At the centre of all this stood the Grand Cairo, surrounded by a circle of shrouded furniture.
He had on dark green stockings, and a jerkin made all of green leather lozenges; on his head was a straw hat with a wide brim and a low, rounded crown, surmounted by bunches of owl feathers, ears of corn, and varnished gooseberries. Whatever he had once been, he now seemed to Ashlyme like an ancient, impudent child. In one hand he held tight to something Ashlyme couldn’t quite see; while with the other he clutched the big, work-reddened fingers of the Fat Mam, who cast on him an indulgent, matronly glance. In the Plaza of Unrealised Time she had been known by a voluminous yellow satin gown: she was wearing it now. Ribbons of the same colour were tied loosely about her powerful upper arms, and on her head she bore a wreath of sol d’or.

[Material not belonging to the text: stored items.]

File: src/design/assert_macros.svh
// Assertion macros used by the top-level design file.
`ifndef ASSERT_MACROS_SVH
`define ASSERT_MACROS_SVH

// Implication checked at every rising clock edge outside reset.
`define SOSP_ASSERT_IMPLY(label, lhs, rhs, msg) \
  label: assert property (@(posedge clk) disable iff (!rst_n) (lhs) |-> (rhs)) \
    else $error(msg);

// Condition that must never hold outside reset.
`define SOSP_ASSERT_NEVER(label, cond, msg) \
  label: assert property (@(posedge clk) disable iff (!rst_n) !(cond)) \
    else $error(msg);

`endif

File: src/design/sosp_pkg.sv
// Types, codes and sizes shared by the shuffle-or-sequential picker.
package sosp_pkg;

  localparam int TABLE_DEPTH = 256;
  localparam int ID_BITS     = 16;
  localparam int IDX_W       = $clog2(TABLE_DEPTH);
  localparam int CNT_W       = IDX_W + 1;
  localparam int RAND_W      = 30;
  localparam int PROD_W      = CNT_W + RAND_W;
  localparam int STATUS_W    = 2;

  localparam int QUEUE_DEPTH = 2;
  localparam int QPTR_W      = $clog2(QUEUE_DEPTH);
  localparam int QCNT_W      = QPTR_W + 1;

  // Configuration register indexes
  localparam int CFG_IDX_W = 1;
  localparam logic [CFG_IDX_W-1:0] REG_RANDOM_ORDER = 1'b0;
  localparam logic [CFG_IDX_W-1:0] REG_REPEAT_MODE  = 1'b1;

  // Input mode codes
  localparam logic MODE_APPEND = 1'b0;
  localparam logic MODE_NEXT   = 1'b1;

  // Result status codes
  localparam logic [STATUS_W-1:0] ST_APPENDED = 2'd0;
  localparam logic [STATUS_W-1:0] ST_FULL     = 2'd1;
  localparam logic [STATUS_W-1:0] ST_SERVED   = 2'd2;
  localparam logic [STATUS_W-1:0] ST_NONE     = 2'd3;

  // Classified operation codes
  localparam int OP_W = 2;
  localparam logic [OP_W-1:0] OP_APPEND  = 2'd0;
  localparam logic [OP_W-1:0] OP_ORDER   = 2'd1;
  localparam logic [OP_W-1:0] OP_SHUFFLE = 2'd2;

  typedef struct packed {
    logic               mode;
    logic [ID_BITS-1:0] entry_id;
    logic [RAND_W-1:0]  random_value;
  } in_t;

  typedef struct packed {
    logic [STATUS_W-1:0] status;
    logic [ID_BITS-1:0]  served_id;
    logic                now_empty;
  } out_t;

  typedef struct packed {
    logic random_order;
    logic repeat_mode;
  } cfg_t;

  typedef struct packed {
    logic [OP_W-1:0]    op;
    logic [ID_BITS-1:0] entry_id;
    logic [RAND_W-1:0]  random_value;
  } cmd_t;

endpackage

File: src/design/sosp_queue.sv
// Short command queue between the front end and the back end.
module sosp_queue import sosp_pkg::*; (
  input  logic clk,
  input  logic rst_n,
  input  logic push,
  input  cmd_t push_cmd,
  output logic full,
  input  logic pop,
  output logic valid,
  output cmd_t head
);

  cmd_t              slot_r [QUEUE_DEPTH];
  logic [QPTR_W-1:0] wr_ptr_r;
  logic [QPTR_W-1:0] wr_ptr_nxt;
  logic [QPTR_W-1:0] rd_ptr_r;
  logic [QPTR_W-1:0] rd_ptr_nxt;
  logic [QCNT_W-1:0] fill_r;
  logic [QCNT_W-1:0] fill_nxt;

  // Advance pointers and fill level
  always_comb begin
    wr_ptr_nxt = push ? wr_ptr_r + QPTR_W'(1) : wr_ptr_r;
    rd_ptr_nxt = pop  ? rd_ptr_r + QPTR_W'(1) : rd_ptr_r;
    fill_nxt   = fill_r;
    if (push && !pop) begin
      fill_nxt = fill_r + QCNT_W'(1);
    end else if (pop && !push) begin
      fill_nxt = fill_r - QCNT_W'(1);
    end
  end

  always_ff @(posedge clk) begin
    if (!rst_n) begin
      wr_ptr_r <= '0;
      rd_ptr_r <= '0;
      fill_r   <= '0;
    end else begin
      wr_ptr_r <= wr_ptr_nxt;
      rd_ptr_r <= rd_ptr_nxt;
      fill_r   <= fill_nxt;
    end
  end

  // Store pushed commands
  always_ff @(posedge clk) begin
    if (push) begin
      slot_r[wr_ptr_r] <= push_cmd;
    end
  end

  assign full  = (fill_r == QCNT_W'(QUEUE_DEPTH));
  assign valid = (fill_r != '0);
  assign head  = slot_r[rd_ptr_r];

endmodule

At their feet she had arranged the five surviving cards of the fortune-telling pack which Ashlyme had pulled from the bonfire of elder boughs and old letters in the walled garden of Audsley King:
DEPOUILLEMENT (Loss) -A bleak foreshore. Creatures of the deep float half submerged in the ebb tide. The sky is full of owls.
THE LILYWHITE BOYS, “Lords of Illusionary Success”-Some pale children jump back and forth like frogs across a fire of sea holly and yew.
THE CITY (Nothingness) -A dog between two towers.
THE LORD OF THE FIRST OPERATION-In this card a monkey in a red jacket directs with his wand the antics of a man and a rat.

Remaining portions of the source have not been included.